Input data Start Marker

==> src/rtl/addrgen_pkg.sv <==
// vector address generator
// shared widths and types
`default_nettype none

package addrgen_pkg;

  //////////////////////////////////////////////////
  // widths
  //////////////////////////////////////////////////

  // memory address
  localparam int unsigned AddrWidth   = 32;
  // element count of one instruction
  localparam int unsigned VlWidth     = 10;
  // l1 index incl. byte offset
  localparam int unsigned IndexWidth  = 12;
  localparam int unsigned TagWidth    = AddrWidth - IndexWidth;

  // data bus toward the l1
  localparam int unsigned BusBytes    = 8;
  localparam int unsigned BusBytesLog = $clog2(BusBytes);

  // byte counter, vl scaled up to double elements
  localparam int unsigned RemWidth    = VlWidth + 3;

  // request queue toward the load/store units
  localparam int unsigned QueueDepth  = 2;
  localparam int unsigned QPtrWidth   = $clog2(QueueDepth);

  // offset of the vector memory window
  localparam logic [AddrWidth-1:0] MemBase = 32'h8011_6000;

  //////////////////////////////////////////////////
  // types
  //////////////////////////////////////////////////

  typedef logic [AddrWidth-1:0] addr_t;
  typedef logic [VlWidth-1:0]   vl_t;
  // log2 of beat bytes
  typedef logic [1:0]           size_t;
  // log2 of element bytes: byte, half, word, double
  typedef logic [1:0]           vew_t;

  typedef enum logic [1:0] {
    // unit-stride load and store
    VLE,
    VSE,
    // strided load and store
    VLSE,
    VSSE
  } vop_e;

  // same word seen flat or as tag/index for the l1
  typedef union packed {
    addr_t flat;
    struct packed {
      logic [TagWidth-1:0]   tag;
      logic [IndexWidth-1:0] index;
    } split;
  } l1_addr_u;

endpackage

`default_nettype wire
==> src/rtl/vaddrgen_top.sv <==
// vector load/store address generator
`timescale 1ns/1ns
`default_nettype none

module vaddrgen_top import addrgen_pkg::*; (
  input  logic                  clk_i,
  input  logic                  rst_ni,
  // instruction interface
  input  logic                  req_valid_i,
  input  vop_e                  req_op_i,
  input  addr_t                 req_addr_i,
  input  vl_t                   req_vl_i,
  input  addr_t                 req_stride_i,
  input  vew_t                  req_vew_i,
  output logic                  ack_o,
  output logic                  error_o,
  input  logic                  core_st_pending_i,
  // l1 load port
  input  logic                  ld_gnt_i,
  output logic [IndexWidth-1:0] ld_index_o,
  output logic                  ld_data_req_o,
  output size_t                 ld_size_o,
  output logic [TagWidth-1:0]   ld_tag_o,
  output logic                  ld_tag_valid_o,
  // l1 store port
  output logic [IndexWidth-1:0] st_index_o,
  output logic [TagWidth-1:0]   st_tag_o,
  output size_t                 st_size_o,
  // load/store units
  output logic                  lsu_req_valid_o,
  output addr_t                 lsu_req_addr_o,
  output size_t                 lsu_req_size_o,
  output logic                  lsu_req_is_load_o,
  input  logic                  lsu_req_ready_i
);

  // checker to sequencer
  logic  cmd_valid;
  addr_t cmd_addr;
  vl_t   cmd_vl;
  addr_t cmd_stride;
  vew_t  cmd_vew;
  logic  cmd_is_load;
  logic  cmd_is_unit;
  logic  cmd_done;

  // sequencer to queue
  logic  q_push;
  addr_t q_addr;
  size_t q_size;
  logic  q_is_load;
  logic  q_full;

  insn_checker i_checker (
    .clk_i        (clk_i),
    .rst_ni       (rst_ni),
    .req_valid_i  (req_valid_i),
    .req_op_i     (req_op_i),
    .req_addr_i   (req_addr_i),
    .req_vl_i     (req_vl_i),
    .req_stride_i (req_stride_i),
    .req_vew_i    (req_vew_i),
    .cmd_done_i   (cmd_done),
    .cmd_valid_o  (cmd_valid),
    .cmd_addr_o   (cmd_addr),
    .cmd_vl_o     (cmd_vl),
    .cmd_stride_o (cmd_stride),
    .cmd_vew_o    (cmd_vew),
    .cmd_is_load_o(cmd_is_load),
    .cmd_is_unit_o(cmd_is_unit),
    .ack_o        (ack_o),
    .error_o      (error_o)
  );

  access_sequencer i_sequencer (
    .clk_i            (clk_i),
    .rst_ni           (rst_ni),
    .cmd_valid_i      (cmd_valid),
    .cmd_addr_i       (cmd_addr),
    .cmd_vl_i         (cmd_vl),
    .cmd_stride_i     (cmd_stride),
    .cmd_vew_i        (cmd_vew),
    .cmd_is_load_i    (cmd_is_load),
    .cmd_is_unit_i    (cmd_is_unit),
    .cmd_done_o       (cmd_done),
    .core_st_pending_i(core_st_pending_i),
    .ld_gnt_i         (ld_gnt_i),
    .ld_index_o       (ld_index_o),
    .ld_data_req_o    (ld_data_req_o),
    .ld_size_o        (ld_size_o),
    .q_full_i         (q_full),
    .q_push_o         (q_push),
    .q_addr_o         (q_addr),
    .q_size_o         (q_size),
    .q_is_load_o      (q_is_load)
  );

  // one ready for both units
  addr_queue i_queue (
    .clk_i    (clk_i),
    .rst_ni   (rst_ni),
    .push_i   (q_push),
    .addr_i   (q_addr),
    .size_i   (q_size),
    .is_load_i(q_is_load),
    .full_o   (q_full),
    .ready_i  (lsu_req_ready_i),
    .valid_o  (lsu_req_valid_o),
    .addr_o   (lsu_req_addr_o),
    .size_o   (lsu_req_size_o),
    .is_load_o(lsu_req_is_load_o)
  );

  // queue head drives the tag phase and the store port
  l1_port_driver i_port_driver (
    .head_valid_i  (lsu_req_valid_o),
    .head_addr_i   (lsu_req_addr_o),
    .head_size_i   (lsu_req_size_o),
    .head_is_load_i(lsu_req_is_load_o),
    .ld_tag_o      (ld_tag_o),
    .ld_tag_valid_o(ld_tag_valid_o),
    .st_index_o    (st_index_o),
    .st_tag_o      (st_tag_o),
    .st_size_o     (st_size_o)
  );

endmodule

`default_nettype wire

==> src/rtl/l1_port_driver.sv <==
// l1 port driver
`timescale 1ns/1ns
`default_nettype none

module l1_port_driver import addrgen_pkg::*; (
  // queue head
  input  logic                  head_valid_i,
  input  addr_t                 head_addr_i,
  input  size_t                 head_size_i,
  input  logic                  head_is_load_i,
  // load port, tag phase
  output logic [TagWidth-1:0]   ld_tag_o,
  output logic                  ld_tag_valid_o,
  // store port
  output logic [IndexWidth-1:0] st_index_o,
  output logic [TagWidth-1:0]   st_tag_o,
  output size_t                 st_size_o
);

  l1_addr_u head_u;
  logic     head_ld;
  logic     head_st;

  // tag/index view of the head address
  assign head_u.flat = head_addr_i;

  assign head_ld = head_valid_i && head_is_load_i;
  assign head_st = head_valid_i && !head_is_load_i;

  //////////////////////////////////////////////////
  // port routing
  //////////////////////////////////////////////////

  always_comb begin
    ld_tag_o       = '0;
    ld_tag_valid_o = 1'b0;
    st_index_o     = '0;
    st_tag_o       = '0;
    st_size_o      = '0;

    if (head_ld) begin
      // index went out when the beat was pushed
      ld_tag_o       = head_u.split.tag;
      ld_tag_valid_o = 1'b1;
    end

    if (head_st) begin
      // whole store address in one go
      st_index_o = head_u.split.index;
      st_tag_o   = head_u.split.tag;
      st_size_o  = head_size_i;
    end
  end

endmodule

`default_nettype wire

==> src/rtl/addr_queue.sv <==
// request queue toward the load/store units
`timescale 1ns/1ns
`default_nettype none

module addr_queue import addrgen_pkg::*; (
  input  logic   clk_i,
  input  logic   rst_ni,
  // write side
  input  logic   push_i,
  input  addr_t  addr_i,
  input  size_t  size_i,
  input  logic   is_load_i,
  output logic   full_o,
  // read side
  input  logic   ready_i,
  output logic   valid_o,
  output addr_t  addr_o,
  output size_t  size_o,
  output logic   is_load_o
);

  // storage
  addr_t addr_mem    [QueueDepth];
  size_t size_mem    [QueueDepth];
  logic  is_load_mem [QueueDepth];

  logic [QPtrWidth-1:0] wr_ptr_q, rd_ptr_q;
  logic [QPtrWidth:0]   count_q;
  logic                 pop;

  assign full_o  = (count_q == (QPtrWidth + 1)'(QueueDepth));
  assign valid_o = (count_q != '0);
  assign pop     = valid_o && ready_i;

  // head entry
  assign addr_o    = addr_mem[rd_ptr_q];
  assign size_o    = size_mem[rd_ptr_q];
  assign is_load_o = is_load_mem[rd_ptr_q];

  always_ff @(posedge clk_i or negedge rst_ni) begin
    if (!rst_ni) begin
      wr_ptr_q <= '0;
      rd_ptr_q <= '0;
      count_q  <= '0;
    end else begin
      // pointers wrap on the power-of-two depth
      if (push_i) begin
        wr_ptr_q <= wr_ptr_q + QPtrWidth'(1);
      end
      if (pop) begin
        rd_ptr_q <= rd_ptr_q + QPtrWidth'(1);
      end
      count_q <= count_q + (QPtrWidth + 1)'(push_i) - (QPtrWidth + 1)'(pop);
    end
  end

  always_ff @(posedge clk_i) begin
    if (push_i) begin
      addr_mem[wr_ptr_q]    <= addr_i;
      size_mem[wr_ptr_q]    <= size_i;
      is_load_mem[wr_ptr_q] <= is_load_i;
    end
  end

  a_fill_bound: assert property (@(posedge clk_i) disable iff (!rst_ni)
    count_q <= (QPtrWidth + 1)'(QueueDepth));

endmodule

`default_nettype wire

==> src/rtl/access_sequencer.sv <==
// access sequencer
// turns a command into single-beat requests
`timescale 1ns/1ns
`default_nettype none

module access_sequencer import addrgen_pkg::*; (
  input  logic                  clk_i,
  input  logic                  rst_ni,
  // command from the checker
  input  logic                  cmd_valid_i,
  input  addr_t                 cmd_addr_i,
  input  vl_t                   cmd_vl_i,
  input  addr_t                 cmd_stride_i,
  input  vew_t                  cmd_vew_i,
  input  logic                  cmd_is_load_i,
  input  logic                  cmd_is_unit_i,
  output logic                  cmd_done_o,
  // core still has stores in flight
  input  logic                  core_st_pending_i,
  // l1 load port, index phase
  input  logic                  ld_gnt_i,
  output logic [IndexWidth-1:0] ld_index_o,
  output logic                  ld_data_req_o,
  output size_t                 ld_size_o,
  // request queue
  input  logic                  q_full_i,
  output logic                  q_push_o,
  output addr_t                 q_addr_o,
  output size_t                 q_size_o,
  output logic                  q_is_load_o
);

  // widest power of two the low address bits allow
  function automatic size_t trailing_zeros(logic [BusBytesLog-1:0] low);
    size_t cnt;
    cnt = '0;
    for (int i = BusBytesLog - 1; i >= 0; i--) begin
      if (low[i]) begin
        cnt = size_t'(i);
      end
    end
    return cnt;
  endfunction

  typedef enum logic [1:0] {
    SEQ_IDLE,
    SEQ_MISALIGNED,
    SEQ_WAITING,
    SEQ_REQUESTING
  } seq_state_e;

  seq_state_e state_q, state_d;

  // current beat
  addr_t addr_q, addr_d;
  size_t size_q, size_d;
  // bytes left for unit-stride, elements left for strided
  logic [RemWidth-1:0] remain_q, remain_d;
  logic [RemWidth-1:0] step_bytes;

  addr_t stride_q;
  logic  is_load_q;
  logic  is_unit_q;

  logic  beat_ok;

  //////////////////////////////////////////////////
  // beat generation
  //////////////////////////////////////////////////

  always_comb begin
    state_d       = state_q;
    addr_d        = addr_q;
    size_d        = size_q;
    remain_d      = remain_q;
    cmd_done_o    = 1'b0;
    ld_data_req_o = 1'b0;
    ld_index_o    = '0;
    ld_size_o     = '0;
    beat_ok       = 1'b0;
    step_bytes    = RemWidth'(1) << size_q;

    case (state_q)
      SEQ_IDLE: begin
        if (cmd_valid_i) begin
          addr_d = cmd_addr_i;
          if (cmd_is_unit_i) begin
            // full bus beats, count in bytes
            remain_d = RemWidth'(cmd_vl_i) << cmd_vew_i;
            size_d   = size_t'(BusBytesLog);
          end else begin
            // one element per beat
            remain_d = RemWidth'(cmd_vl_i);
            size_d   = cmd_vew_i;
          end
          // unit-stride store off the bus grid needs a narrower beat
          if (cmd_is_unit_i && !cmd_is_load_i && (cmd_addr_i[BusBytesLog-1:0] != '0)) begin
            state_d = SEQ_MISALIGNED;
          end else if (core_st_pending_i) begin
            state_d = SEQ_WAITING;
          end else begin
            state_d = SEQ_REQUESTING;
          end
        end
      end
      SEQ_MISALIGNED: begin
        size_d  = trailing_zeros(addr_q[BusBytesLog-1:0]);
        state_d = core_st_pending_i ? SEQ_WAITING : SEQ_REQUESTING;
      end
      SEQ_WAITING: begin
        if (!core_st_pending_i) begin
          state_d = SEQ_REQUESTING;
        end
      end
      SEQ_REQUESTING: begin
        if (is_load_q) begin
          // index phase, only while the queue has room
          ld_data_req_o = !q_full_i;
          ld_index_o    = addr_q[IndexWidth-1:0];
          ld_size_o     = size_q;
          beat_ok       = !q_full_i && ld_gnt_i;
        end else begin
          beat_ok = !q_full_i;
        end

        if (beat_ok) begin
          if (is_unit_q) begin
            // saturate, the last beat may overshoot
            remain_d = (remain_q > step_bytes) ? remain_q - step_bytes : '0;
            addr_d   = addr_q + addr_t'(step_bytes);
          end else begin
            remain_d = remain_q - RemWidth'(1);
            addr_d   = addr_q + stride_q;
          end
          if (remain_d == '0) begin
            cmd_done_o = 1'b1;
            state_d    = SEQ_IDLE;
          end
        end
      end
      default: state_d = SEQ_IDLE;
    endcase
  end

  assign q_push_o    = beat_ok;
  assign q_addr_o    = addr_q;
  assign q_size_o    = size_q;
  assign q_is_load_o = is_load_q;

  always_ff @(posedge clk_i or negedge rst_ni) begin
    if (!rst_ni) begin
      state_q <= SEQ_IDLE;
    end else begin
      state_q <= state_d;
    end
  end

  // beat payload
  always_ff @(posedge clk_i) begin
    addr_q   <= addr_d;
    size_q   <= size_d;
    remain_q <= remain_d;
    if (state_q == SEQ_IDLE && cmd_valid_i) begin
      stride_q  <= cmd_stride_i;
      is_load_q <= cmd_is_load_i;
      is_unit_q <= cmd_is_unit_i;
    end
  end

  //////////////////////////////////////////////////
  // checks
  //////////////////////////////////////////////////

  // checker passes vl straight from the requester
  a_vl_nonzero: assert property (@(posedge clk_i) disable iff (!rst_ni)
    (state_q == SEQ_IDLE && cmd_valid_i) |-> (cmd_vl_i != '0));

  // full flag comes back from the queue
  a_no_push_full: assert property (@(posedge clk_i) disable iff (!rst_ni)
    q_full_i |-> !q_push_o);

endmodule

`default_nettype wire

==> src/rtl/insn_checker.sv <==
// instruction checker
`timescale 1ns/1ns
`default_nettype none

module insn_checker import addrgen_pkg::*; (
  input  logic   clk_i,
  input  logic   rst_ni,
  // instruction from the requester
  input  logic   req_valid_i,
  input  vop_e   req_op_i,
  input  addr_t  req_addr_i,
  input  vl_t    req_vl_i,
  input  addr_t  req_stride_i,
  input  vew_t   req_vew_i,
  // command toward the sequencer
  input  logic   cmd_done_i,
  output logic   cmd_valid_o,
  output addr_t  cmd_addr_o,
  output vl_t    cmd_vl_o,
  output addr_t  cmd_stride_o,
  output vew_t   cmd_vew_o,
  output logic   cmd_is_load_o,
  output logic   cmd_is_unit_o,
  // completion
  output logic   ack_o,
  output logic   error_o
);

  // any address bit below the element width set
  function automatic logic addr_misaligned(addr_t addr, vew_t vew);
    addr_t mask;
    mask = (addr_t'(1) << vew) - addr_t'(1);
    return |(addr & mask);
  endfunction

  typedef enum logic [1:0] {
    CHK_IDLE,
    CHK_CHECK,
    CHK_BUSY
  } chk_state_e;

  chk_state_e state_q, state_d;

  // latched instruction
  vop_e  op_q;
  addr_t addr_q;
  vl_t   vl_q;
  addr_t stride_q;
  vew_t  vew_q;

  logic misal_q;
  logic ack_d, error_d;

  //////////////////////////////////////////////////
  // control
  //////////////////////////////////////////////////

  always_comb begin
    state_d = state_q;
    ack_d   = 1'b0;
    error_d = 1'b0;
    case (state_q)
      CHK_IDLE: begin
        if (req_valid_i) begin
          state_d = CHK_CHECK;
        end
      end
      // misaligned flag gets registered here
      CHK_CHECK: state_d = CHK_BUSY;
      CHK_BUSY: begin
        if (misal_q) begin
          // rejected, never shown to the sequencer
          ack_d   = 1'b1;
          error_d = 1'b1;
          state_d = CHK_IDLE;
        end else if (cmd_done_i) begin
          ack_d   = 1'b1;
          state_d = CHK_IDLE;
        end
      end
      default: state_d = CHK_IDLE;
    endcase
  end

  always_ff @(posedge clk_i or negedge rst_ni) begin
    if (!rst_ni) begin
      state_q <= CHK_IDLE;
      misal_q <= 1'b0;
      ack_o   <= 1'b0;
      error_o <= 1'b0;
    end else begin
      state_q <= state_d;
      ack_o   <= ack_d;
      error_o <= error_d;
      if (state_q == CHK_CHECK) begin
        misal_q <= addr_misaligned(addr_q, vew_q);
      end
    end
  end

  // instruction held for the whole command
  always_ff @(posedge clk_i) begin
    if (state_q == CHK_IDLE && req_valid_i) begin
      op_q     <= req_op_i;
      addr_q   <= req_addr_i;
      vl_q     <= req_vl_i;
      stride_q <= req_stride_i;
      vew_q    <= req_vew_i;
    end
  end

  //////////////////////////////////////////////////
  // command
  //////////////////////////////////////////////////

  assign cmd_valid_o   = (state_q == CHK_BUSY) && !misal_q;
  // scalar base into the memory window
  assign cmd_addr_o    = addr_q + MemBase;
  assign cmd_vl_o      = vl_q;
  assign cmd_stride_o  = stride_q;
  assign cmd_vew_o     = vew_q;
  assign cmd_is_load_o = (op_q == VLE) || (op_q == VLSE);
  assign cmd_is_unit_o = (op_q == VLE) || (op_q == VSE);

  a_err_with_ack: assert property (@(posedge clk_i) disable iff (!rst_ni)
    error_o |-> ack_o);

endmodule

`default_nettype wire

==> config.mk <==
export PLATFORM = sky130hd
export DESIGN_NAME = vaddrgen_top
export DESIGN_NICKNAME = d
export VERILOG_FILES = /design/src/rtl/addrgen_pkg.sv /design/src/rtl/vaddrgen_top.sv /design/src/rtl/l1_port_driver.sv /design/src/rtl/addr_queue.sv /design/src/rtl/access_sequencer.sv /design/src/rtl/insn_checker.sv
export SDC_FILE = /design/constraint.sdc
export NUM_CORES = 1
export LEC_CHECK = 0
export ABC_AREA = 1
export BUFFER_PORTS_ARGS = -buffer_cell sky130_fd_sc_hd__buf_2
export CORE_MARGIN = 4
export CORE_UTILIZATION = 52
export DETAILED_ROUTE_END_ITERATION = 16
export HOLD_SLACK_MARGIN = 0.1
export PLACE_DENSITY = 0.77
export SLEW_MARGIN = 10
export SYNTH_ARGS = -nofsm -noshare
export SYNTH_HDL_FRONTEND = slang
export SYNTH_SLANG_ARGS = --single-unit
==> constraint.sdc <==
create_clock -name clk_i -period 6.9 [get_ports clk_i]
set_input_delay 0 -clock clk_i [delete_from_list [all_inputs] [get_ports clk_i]]
set_output_delay 0 -clock clk_i [all_outputs]
set_load 0.05 [all_outputs]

Input data End Marker

* What needs to be done
Your answer consists solely of the lines from the top of the records above through the line that contains "to double elements", each echoed exactly.

* Exercise output
==> src/rtl/addrgen_pkg.sv <==
// vector address generator
// shared widths and types
`default_nettype none

package addrgen_pkg;

  //////////////////////////////////////////////////
  // widths
  //////////////////////////////////////////////////

  // memory address
  localparam int unsigned AddrWidth   = 32;
  // element count of one instruction
  localparam int unsigned VlWidth     = 10;
  // l1 index incl. byte offset
  localparam int unsigned IndexWidth  = 12;
  localparam int unsigned TagWidth    = AddrWidth - IndexWidth;

  // data bus toward the l1
  localparam int unsigned BusBytes    = 8;
  localparam int unsigned BusBytesLog = $clog2(BusBytes);

  // byte counter, vl scaled up to double elements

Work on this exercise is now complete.